Machine Psychology: Integrating Operant Conditioning with the Non-Axiomatic Reasoning System for Advancing Artificial General Intelligence Research
Robert Johansson
TL;DR
This work addresses the lack of a coherent theoretical framework for artificial general intelligence by proposing Machine Psychology, which unifies operant conditioning with the Non-Axiomatic Reasoning System (NARS) to enable adaptive learning in AGI. The authors evaluate this framework using three operant-learning tasks (simple discrimination, changing contingencies, and conditional discrimination) implemented with OpenNARS for Applications (ONA) to demonstrate rapid learning, real-time adaptability, and complex hypothesis formation under resource constraints. Results show that NARS-ONA can learn from feedback, adapt when contingencies change, and form higher-order conditional relations, supporting operant conditioning as a viable guiding principle for AGI and highlighting NARS’ robustness in uncertain, data-scarce environments. The work suggests that integrating sensorimotor reasoning with operant psychology provides a scalable, flexible pathway for real-world AGI deployment and points to future extensions into broader cognitive frameworks and tasks.
Abstract
This paper introduces an interdisciplinary framework called Machine Psychology, which merges principles from operant learning psychology with a specific Artificial Intelligence model, the Non-Axiomatic Reasoning System (NARS), to enhance Artificial General Intelligence (AGI) research. The core premise of this framework is that adaptation is crucial to both biological and artificial intelligence and can be understood through operant conditioning principles.
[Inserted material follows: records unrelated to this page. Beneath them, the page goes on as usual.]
$ cat src/hdl/fetch_pkg.sv
/*
 * shared definitions for the instruction fetch front end
 * widths, reset PC, predictor geometry, exception causes and the
 * fetch packet handed from the memory stage to decode
 * referenced by scoped names from every design and test file
 */
`default_nettype none

package fetch_pkg;

    // address and instruction width
    localparam int XLEN = 32;

    // first fetch address after reset
    localparam logic [XLEN-1:0] RESET_PC = 32'h0000_1000;

    // sequential step, no compressed instructions
    localparam logic [XLEN-1:0] INSTR_BYTES = 32'd4;

    // direct-mapped predictor, index from pc[5:2]
    localparam int BP_ENTRIES = 16;
    localparam int BP_IDX_W   = 4;
    // tag is everything above the index
    localparam int BP_TAG_W   = XLEN - BP_IDX_W - 2;

    // 2-bit counter values
    localparam logic [1:0] BP_CNT_INIT  = 2'b01;
    localparam logic [1:0] BP_CNT_ALLOC = 2'b10;

    // exception causes, RISC-V mcause encoding
    localparam int CAUSE_W = 4;
    localparam logic [CAUSE_W-1:0] XCPT_INSTR_MISALIGNED   = 4'd0;
    localparam logic [CAUSE_W-1:0] XCPT_INSTR_ACCESS_FAULT = 4'd1;

    // packet held in the memory stage output register
    typedef struct packed {
        logic [XLEN-1:0]    pc;
        logic [XLEN-1:0]    instr;
        logic               xcpt_valid;
        logic [CAUSE_W-1:0] xcpt_cause;
        // prediction made in the pc stage, checked later by execution
        logic               pred_taken;
        logic [XLEN-1:0]    pred_target;
    } fetch_pkt_t;

endpackage

`default_nettype wire

$ cat src/hdl/fetch_req_if.sv
/*
 * fetch request channel from the pc stage to the memory stage
 * valid/ready handshake, transfer on an edge with both high
 * fields hold while valid is high and ready is low
 */
`timescale 1ns/100ps
`default_nettype none

interface fetch_req_if;

    logic                       valid;
    logic                       ready;
    logic [fetch_pkg::XLEN-1:0] pc;
    // low pc bits set, no bus cycle for this one
    logic                       misaligned;
    logic                       pred_taken;
    logic [fetch_pkg::XLEN-1:0] pred_target;

    modport pc_stage (
        output valid, pc, misaligned, pred_taken, pred_target,
        input  ready
    );

    modport mem_stage (
        input  valid, pc, misaligned, pred_taken, pred_target,
        output ready
    );

endinterface

`default_nettype wire

$ cat src/hdl/branch_predictor.sv
/*
 * direct-mapped branch predictor with 2-bit saturating counters
 * lookup is combinational on the fetch pc
 * execution writes outcomes through the update port, visible next cycle
 */
`timescale 1ns/100ps
`default_nettype none

module branch_predictor (
    input  logic                       clk_i,
    input  logic                       rstn_i,
    input  logic [fetch_pkg::XLEN-1:0] lookup_pc_i,
    input  logic                       upd_valid_i,
    input  logic [fetch_pkg::XLEN-1:0] upd_pc_i,
    input  logic                       upd_taken_i,
    input  logic [fetch_pkg::XLEN-1:0] upd_target_i,
    output logic                       hit_o,
    output logic                       taken_o,
    output logic [fetch_pkg::XLEN-1:0] target_o
);

    // per-entry state
    logic                           valid_q  [fetch_pkg::BP_ENTRIES];
    logic [1:0]                     cnt_q    [fetch_pkg::BP_ENTRIES];
    logic [fetch_pkg::BP_TAG_W-1:0] tag_q    [fetch_pkg::BP_ENTRIES];
    logic [fetch_pkg::XLEN-1:0]     target_q [fetch_pkg::BP_ENTRIES];

    logic [fetch_pkg::BP_IDX_W-1:0] lk_idx;
    logic [fetch_pkg::BP_TAG_W-1:0] lk_tag;
    logic [fetch_pkg::BP_IDX_W-1:0] up_idx;
    logic [fetch_pkg::BP_TAG_W-1:0] up_tag;
    logic                           up_hit;

    // split pc into index and tag, word offset dropped
    assign lk_idx = lookup_pc_i[fetch_pkg::BP_IDX_W+1:2];
    assign lk_tag = lookup_pc_i[fetch_pkg::XLEN-1:fetch_pkg::BP_IDX_W+2];
    assign up_idx = upd_pc_i[fetch_pkg::BP_IDX_W+1:2];
    assign up_tag = upd_pc_i[fetch_pkg::XLEN-1:fetch_pkg::BP_IDX_W+2];

    // lookup
    assign hit_o    = valid_q[lk_idx] && (tag_q[lk_idx] == lk_tag);
    // counter msb set means 2 or 3
    assign taken_o  = cnt_q[lk_idx][1];
    assign target_o = target_q[lk_idx];

    // update side sees the same table
    assign up_hit = valid_q[up_idx] && (tag_q[up_idx] == up_tag);

    // valid bits and counters
    always_ff @(posedge clk_i, negedge rstn_i) begin
        if (!rstn_i) begin
            for (int i = 0; i < fetch_pkg::BP_ENTRIES; i++) begin
                valid_q[i] <= 1'b0;
                cnt_q[i]   <= fetch_pkg::BP_CNT_INIT;
            end
        end else if (upd_valid_i) begin
            if (up_hit) begin
                // step toward the outcome, saturate at 0 and 3
                if (upd_taken_i && cnt_q[up_idx] != 2'b11) begin
                    cnt_q[up_idx] <= cnt_q[up_idx] + 2'b01;
                end else if (!upd_taken_i && cnt_q[up_idx] != 2'b00) begin
                    cnt_q[up_idx] <= cnt_q[up_idx] - 2'b01;
                end
            end else if (upd_taken_i) begin
                // allocate on a taken miss, weakly taken
                valid_q[up_idx] <= 1'b1;
                cnt_q[up_idx]   <= fetch_pkg::BP_CNT_ALLOC;
            end
        end
    end

    // tags and targets, only meaningful once valid
    always_ff @(posedge clk_i) begin
        if (upd_valid_i && upd_taken_i) begin
            // refresh target on a taken hit, fill on a taken miss
            tag_q[up_idx]    <= up_tag;
            target_q[up_idx] <= upd_target_i;
        end
    end

endmodule

`default_nettype wire

$ cat src/hdl/pc_stage.sv
/*
 * pc stage of the fetch front end
 * holds the fetch address, presents it as a request to the memory stage
 * next pc by priority: redirect, taken prediction, pc+4
 */
`timescale 1ns/100ps
`default_nettype none

module pc_stage (
    input  logic                       clk_i,
    input  logic                       rstn_i,
    input  logic                       redirect_valid_i,
    input  logic [fetch_pkg::XLEN-1:0] redirect_pc_i,
    input  logic                       bp_upd_valid_i,
    input  logic [fetch_pkg::XLEN-1:0] bp_upd_pc_i,
    input  logic                       bp_upd_taken_i,
    input  logic [fetch_pkg::XLEN-1:0] bp_upd_target_i,
    fetch_req_if.pc_stage              req_o
);

    logic [fetch_pkg::XLEN-1:0] pc_q;
    logic [fetch_pkg::XLEN-1:0] pc_d;
    logic                       valid_q;

    // predictor outputs for the current pc
    logic                       bp_hit;
    logic                       bp_taken;
    logic [fetch_pkg::XLEN-1:0] bp_target;
    logic                       pred_taken;
    logic                       req_fire;

    branch_predictor u_bp (
        .clk_i        (clk_i),
        .rstn_i       (rstn_i),
        .lookup_pc_i  (pc_q),
        .upd_valid_i  (bp_upd_valid_i),
        .upd_pc_i     (bp_upd_pc_i),
        .upd_taken_i  (bp_upd_taken_i),
        .upd_target_i (bp_upd_target_i),
        .hit_o        (bp_hit),
        .taken_o      (bp_taken),
        .target_o     (bp_target)
    );

    // only a hit that predicts taken redirects fetch
    assign pred_taken = bp_hit && bp_taken;

    assign req_fire = req_o.valid && req_o.ready;

    always_comb begin
        pc_d = pc_q;
        if (redirect_valid_i) begin
            // flush wins, independent of ready
            pc_d = redirect_pc_i;
        end else if (req_fire) begin
            if (pred_taken) begin
                pc_d = bp_target;
            end else begin
                pc_d = pc_q + fetch_pkg::INSTR_BYTES;
            end
        end
    end

    always_ff @(posedge clk_i, negedge rstn_i) begin
        if (!rstn_i) begin
            pc_q    <= fetch_pkg::RESET_PC;
            valid_q <= 1'b0;
        end else begin
            pc_q    <= pc_d;
            // a pc is always on offer once out of reset
            valid_q <= 1'b1;
        end
    end

    // request fields
    assign req_o.valid       = valid_q;
    assign req_o.pc          = pc_q;
    // either low bit set is a misaligned fetch
    assign req_o.misaligned  = |pc_q[1:0];
    // travels with the packet so execution can check it
    assign req_o.pred_taken  = pred_taken;
    assign req_o.pred_target = bp_target;

endmodule

`default_nettype wire

$ cat src/hdl/imem_wb_stage.sv
/*
 * memory stage of the fetch front end
 * one Wishbone classic read per aligned request, misaligned ones skip the bus
 * result goes into a held output register, consumed on valid and ready
 * a redirect empties the register and drops the result of an open cycle
 */
`timescale 1ns/100ps
`default_nettype none

module imem_wb_stage (
    input  logic                       clk_i,
    input  logic                       rstn_i,
    input  logic                       redirect_valid_i,
    fetch_req_if.mem_stage             req_i,
    output logic                       wb_cyc_o,
    output logic                       wb_stb_o,
    output logic [fetch_pkg::XLEN-1:0] wb_adr_o,
    input  logic [fetch_pkg::XLEN-1:0] wb_dat_i,
    input  logic                       wb_ack_i,
    input  logic                       wb_err_i,
    output logic                       fetch_valid_o,
    input  logic                       fetch_ready_i,
    output fetch_pkg::fetch_pkt_t      fetch_pkt_o
);

    // control state
    logic busy_q;
    logic drop_q;
    logic out_valid_q;

    // request held while the bus cycle is open
    logic [fetch_pkg::XLEN-1:0] pend_pc_q;
    logic                       pend_pred_taken_q;
    logic [fetch_pkg::XLEN-1:0] pend_pred_target_q;

    fetch_pkg::fetch_pkt_t pkt_q;
    fetch_pkg::fetch_pkt_t pkt_d;

    logic accept;
    logic bus_done;
    logic load_xcpt;
    logic load_bus;

    // no new request while the bus is busy or the output is stuck
    assign req_i.ready = !busy_q && (!out_valid_q || fetch_ready_i);

    // request taken in a redirect cycle is stale
    assign accept    = req_i.valid && req_i.ready && !redirect_valid_i;
    assign bus_done  = busy_q && (wb_ack_i || wb_err_i);
    assign load_xcpt = accept && req_i.misaligned;
    assign load_bus  = bus_done && !drop_q && !redirect_valid_i;

    // packet to register
    always_comb begin
        pkt_d = pkt_q;
        if (load_xcpt) begin
            pkt_d.pc          = req_i.pc;
            pkt_d.instr       = '0;
            pkt_d.xcpt_valid  = 1'b1;
            pkt_d.xcpt_cause  = fetch_pkg::XCPT_INSTR_MISALIGNED;
            pkt_d.pred_taken  = req_i.pred_taken;
            pkt_d.pred_target = req_i.pred_target;
        end else if (load_bus) begin
            pkt_d.pc          = pend_pc_q;
            pkt_d.pred_taken  = pend_pred_taken_q;
            pkt_d.pred_target = pend_pred_target_q;
            // err beats ack
            if (wb_err_i) begin
                pkt_d.instr      = '0;
                pkt_d.xcpt_valid = 1'b1;
                pkt_d.xcpt_cause = fetch_pkg::XCPT_INSTR_ACCESS_FAULT;
            end else begin
                pkt_d.instr      = wb_dat_i;
                pkt_d.xcpt_valid = 1'b0;
                pkt_d.xcpt_cause = '0;
            end
        end
    end

    always_ff @(posedge clk_i, negedge rstn_i) begin
        if (!rstn_i) begin
            busy_q      <= 1'b0;
            drop_q      <= 1'b0;
            out_valid_q <= 1'b0;
        end else begin
            // bus cycle open from accept to ack or err
            if (accept && !req_i.misaligned) begin
                busy_q <= 1'b1;
            end else if (bus_done) begin
                busy_q <= 1'b0;
            end
            // remember a flush that hit an open cycle
            if (bus_done) begin
                drop_q <= 1'b0;
            end else if (redirect_valid_i && busy_q) begin
                drop_q <= 1'b1;
            end
            if (redirect_valid_i) begin
                out_valid_q <= 1'b0;
            end else if (load_xcpt || load_bus) begin
                out_valid_q <= 1'b1;
            end else if (fetch_ready_i) begin
                out_valid_q <= 1'b0;
            end
        end
    end

    // payload registers
    always_ff @(posedge clk_i) begin
        if (accept) begin
            pend_pc_q          <= req_i.pc;
            pend_pred_taken_q  <= req_i.pred_taken;
            pend_pred_target_q <= req_i.pred_target;
        end
        pkt_q <= pkt_d;
    end

    assign wb_cyc_o = busy_q;
    assign wb_stb_o = busy_q;
    assign wb_adr_o = pend_pc_q;

    assign fetch_valid_o = out_valid_q;
    assign fetch_pkt_o   = pkt_q;

endmodule

`default_nettype wire

$ cat src/hdl/fetch_top.sv
/*
 * top level of the instruction fetch front end
 * pc stage and Wishbone memory stage joined by the request channel
 * fetch packet broken out to plain ports for decode
 */
`timescale 1ns/100ps
`default_nettype none

module fetch_top (
    input  logic                          clk_i,
    input  logic                          rstn_i,
    // redirect from execution or commit
    input  logic                          redirect_valid_i,
    input  logic [fetch_pkg::XLEN-1:0]    redirect_pc_i,
    // predictor training
    input  logic                          bp_upd_valid_i,
    input  logic [fetch_pkg::XLEN-1:0]    bp_upd_pc_i,
    input  logic                          bp_upd_taken_i,
    input  logic [fetch_pkg::XLEN-1:0]    bp_upd_target_i,
    // Wishbone read master
    output logic                          wb_cyc_o,
    output logic                          wb_stb_o,
    output logic [fetch_pkg::XLEN-1:0]    wb_adr_o,
    input  logic [fetch_pkg::XLEN-1:0]    wb_dat_i,
    input  logic                          wb_ack_i,
    input  logic                          wb_err_i,
    // fetch packet to decode
    output logic                          fetch_valid_o,
    input  logic                          fetch_ready_i,
    output logic [fetch_pkg::XLEN-1:0]    fetch_pc_o,
    output logic [fetch_pkg::XLEN-1:0]    fetch_instr_o,
    output logic                          fetch_xcpt_valid_o,
    output logic [fetch_pkg::CAUSE_W-1:0] fetch_xcpt_cause_o,
    output logic                          fetch_pred_taken_o,
    output logic [fetch_pkg::XLEN-1:0]    fetch_pred_target_o
);

    fetch_req_if req_if ();

    fetch_pkg::fetch_pkt_t pkt;

    pc_stage u_pc_stage (
        .clk_i            (clk_i),
        .rstn_i           (rstn_i),
        .redirect_valid_i (redirect_valid_i),
        .redirect_pc_i    (redirect_pc_i),
        .bp_upd_valid_i   (bp_upd_valid_i),
        .bp_upd_pc_i      (bp_upd_pc_i),
        .bp_upd_taken_i   (bp_upd_taken_i),
        .bp_upd_target_i  (bp_upd_target_i),
        .req_o            (req_if.pc_stage)
    );

    imem_wb_stage u_imem_wb_stage (
        .clk_i            (clk_i),
        .rstn_i           (rstn_i),
        .redirect_valid_i (redirect_valid_i),
        .req_i            (req_if.mem_stage),
        .wb_cyc_o         (wb_cyc_o),
        .wb_stb_o         (wb_stb_o),
        .wb_adr_o         (wb_adr_o),
        .wb_dat_i         (wb_dat_i),
        .wb_ack_i         (wb_ack_i),
        .wb_err_i         (wb_err_i),
        .fetch_valid_o    (fetch_valid_o),
        .fetch_ready_i    (fetch_ready_i),
        .fetch_pkt_o      (pkt)
    );

    // packet fields out to plain ports
    assign fetch_pc_o          = pkt.pc;
    assign fetch_instr_o       = pkt.instr;
    assign fetch_xcpt_valid_o  = pkt.xcpt_valid;
    assign fetch_xcpt_cause_o  = pkt.xcpt_cause;
    assign fetch_pred_taken_o  = pkt.pred_taken;
    assign fetch_pred_target_o = pkt.pred_target;

endmodule

`default_nettype wire

$ cat config.mk
export PLATFORM = sky130hd
export DESIGN_NAME = fetch_top
export DESIGN_NICKNAME = d
export VERILOG_FILES = /design/src/hdl/fetch_pkg.sv /design/src/hdl/fetch_req_if.sv /design/src/hdl/branch_predictor.sv /design/src/hdl/pc_stage.sv /design/src/hdl/imem_wb_stage.sv /design/src/hdl/fetch_top.sv
export SDC_FILE = /design/constraint.sdc
export NUM_CORES = 2
export LEC_CHECK = 0
export ABC_AREA = 1
export BUFFER_PORTS_ARGS = -buffer_cell sky130_fd_sc_hd__buf_2
export CORE_ASPECT_RATIO = 1.1
export CORE_MARGIN = 3
export CORE_UTILIZATION = 50
export DETAILED_ROUTE_END_ITERATION = 16
export PLACE_DENSITY = 0.67
export REMOVE_ABC_BUFFERS = 1
export SYNTH_ARGS = -nofsm -noshare
export SYNTH_HDL_FRONTEND = slang
export SYNTH_SLANG_ARGS = --single-unit
$ cat constraint.sdc
create_clock -name clk_i -period 18.79 [get_ports clk_i]
set_input_delay 4.6975 -clock clk_i [delete_from_list [all_inputs] [get_ports clk_i]]
set_output_delay 4.6975 -clock clk_i [all_outputs]
set_load 0.02 [all_outputs]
The study assesses this approach via three operant learning tasks using OpenNARS for Applications (ONA): simple discrimination, changing contingencies, and conditional discrimination tasks. In the simple discrimination task, NARS demonstrated rapid learning, achieving perfect accuracy during both training and testing phases. The changing contingencies task showcased NARS's adaptability, as it successfully adjusted its behavior when task conditions were reversed. In the conditional discrimination task, NARS handled complex learning scenarios effectively, achieving high accuracy by forming and utilizing intricate hypotheses based on conditional cues. These findings support the application of operant conditioning as a framework for creating adaptive AGI systems. NARS's ability to operate under conditions of insufficient knowledge and resources, coupled with its sensorimotor reasoning capabilities, establishes it as a robust model for AGI. The Machine Psychology framework, by incorporating elements of natural intelligence such as continuous learning and goal-driven behavior, offers a scalable and flexible approach for real-world applications. Future research should investigate using enhanced NARS systems, more advanced tasks, and applying this framework to diverse, complex challenges to further progress the development of human-level AI.